PROBLEM DETAILS: Every line below that has "assign" in it should be copied.

[Collection entries]

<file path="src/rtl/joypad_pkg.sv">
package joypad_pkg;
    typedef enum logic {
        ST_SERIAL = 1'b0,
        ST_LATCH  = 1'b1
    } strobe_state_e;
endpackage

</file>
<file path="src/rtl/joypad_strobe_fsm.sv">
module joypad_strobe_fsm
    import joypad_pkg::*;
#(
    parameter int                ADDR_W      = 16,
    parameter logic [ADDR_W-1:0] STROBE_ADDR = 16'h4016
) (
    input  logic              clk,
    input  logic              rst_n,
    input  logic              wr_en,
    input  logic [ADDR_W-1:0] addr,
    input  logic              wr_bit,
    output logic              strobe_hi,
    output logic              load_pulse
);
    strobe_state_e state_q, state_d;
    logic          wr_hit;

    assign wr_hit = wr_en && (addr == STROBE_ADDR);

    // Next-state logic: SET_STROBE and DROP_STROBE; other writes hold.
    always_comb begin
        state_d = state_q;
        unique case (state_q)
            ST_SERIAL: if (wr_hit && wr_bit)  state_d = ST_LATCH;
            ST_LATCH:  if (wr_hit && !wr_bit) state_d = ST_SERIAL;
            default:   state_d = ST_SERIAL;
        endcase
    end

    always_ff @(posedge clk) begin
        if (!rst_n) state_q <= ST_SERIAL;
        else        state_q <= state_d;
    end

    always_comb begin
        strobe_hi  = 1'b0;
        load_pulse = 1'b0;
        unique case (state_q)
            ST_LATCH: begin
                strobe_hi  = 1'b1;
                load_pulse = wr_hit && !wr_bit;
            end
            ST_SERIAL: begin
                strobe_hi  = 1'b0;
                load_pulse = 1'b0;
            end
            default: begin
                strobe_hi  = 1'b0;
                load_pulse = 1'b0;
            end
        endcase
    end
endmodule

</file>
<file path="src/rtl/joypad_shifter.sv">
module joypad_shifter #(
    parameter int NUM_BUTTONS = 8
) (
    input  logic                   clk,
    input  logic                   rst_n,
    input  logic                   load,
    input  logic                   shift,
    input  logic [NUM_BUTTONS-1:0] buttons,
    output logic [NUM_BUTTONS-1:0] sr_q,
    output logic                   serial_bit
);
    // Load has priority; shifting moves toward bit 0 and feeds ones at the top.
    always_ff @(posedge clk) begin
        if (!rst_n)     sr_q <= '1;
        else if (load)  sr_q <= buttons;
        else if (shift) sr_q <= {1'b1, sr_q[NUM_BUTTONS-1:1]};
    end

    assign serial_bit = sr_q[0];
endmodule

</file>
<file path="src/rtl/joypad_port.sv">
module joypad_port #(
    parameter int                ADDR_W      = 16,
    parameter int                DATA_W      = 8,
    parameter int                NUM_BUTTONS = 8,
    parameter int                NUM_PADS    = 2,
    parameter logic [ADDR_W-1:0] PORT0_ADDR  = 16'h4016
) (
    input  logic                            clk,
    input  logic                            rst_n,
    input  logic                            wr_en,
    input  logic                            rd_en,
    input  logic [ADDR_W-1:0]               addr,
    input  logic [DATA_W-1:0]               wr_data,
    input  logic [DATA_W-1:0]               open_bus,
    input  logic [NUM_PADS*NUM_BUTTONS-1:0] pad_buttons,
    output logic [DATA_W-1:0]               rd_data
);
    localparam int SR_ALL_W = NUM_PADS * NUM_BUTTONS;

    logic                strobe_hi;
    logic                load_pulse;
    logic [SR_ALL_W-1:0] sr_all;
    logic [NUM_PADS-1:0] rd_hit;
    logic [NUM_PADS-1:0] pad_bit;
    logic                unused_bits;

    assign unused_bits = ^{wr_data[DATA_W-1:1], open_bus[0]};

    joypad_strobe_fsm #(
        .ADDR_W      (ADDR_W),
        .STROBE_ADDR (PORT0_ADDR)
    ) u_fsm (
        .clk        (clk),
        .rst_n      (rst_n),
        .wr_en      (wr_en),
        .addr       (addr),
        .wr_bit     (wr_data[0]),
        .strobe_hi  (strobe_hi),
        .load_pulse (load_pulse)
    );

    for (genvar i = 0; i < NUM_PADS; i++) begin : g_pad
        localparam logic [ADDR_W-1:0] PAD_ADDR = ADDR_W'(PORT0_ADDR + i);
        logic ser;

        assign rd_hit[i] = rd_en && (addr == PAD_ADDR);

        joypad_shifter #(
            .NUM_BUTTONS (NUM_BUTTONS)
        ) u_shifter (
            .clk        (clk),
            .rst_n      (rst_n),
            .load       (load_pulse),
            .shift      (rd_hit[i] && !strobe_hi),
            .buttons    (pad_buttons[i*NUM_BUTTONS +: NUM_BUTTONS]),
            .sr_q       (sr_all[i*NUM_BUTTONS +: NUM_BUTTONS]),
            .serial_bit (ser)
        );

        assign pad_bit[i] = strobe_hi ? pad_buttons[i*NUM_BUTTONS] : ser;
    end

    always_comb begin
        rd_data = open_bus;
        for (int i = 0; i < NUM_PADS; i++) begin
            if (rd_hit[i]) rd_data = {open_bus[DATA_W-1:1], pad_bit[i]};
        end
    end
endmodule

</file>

YOUR RESPONSE:
    assign wr_hit = wr_en && (addr == STROBE_ADDR);
    assign serial_bit = sr_q[0];
    assign unused_bits = ^{wr_data[DATA_W-1:1], open_bus[0]};
        assign rd_hit[i] = rd_en && (addr == PAD_ADDR);
        assign pad_bit[i] = strobe_hi ? pad_buttons[i*NUM_BUTTONS] : ser;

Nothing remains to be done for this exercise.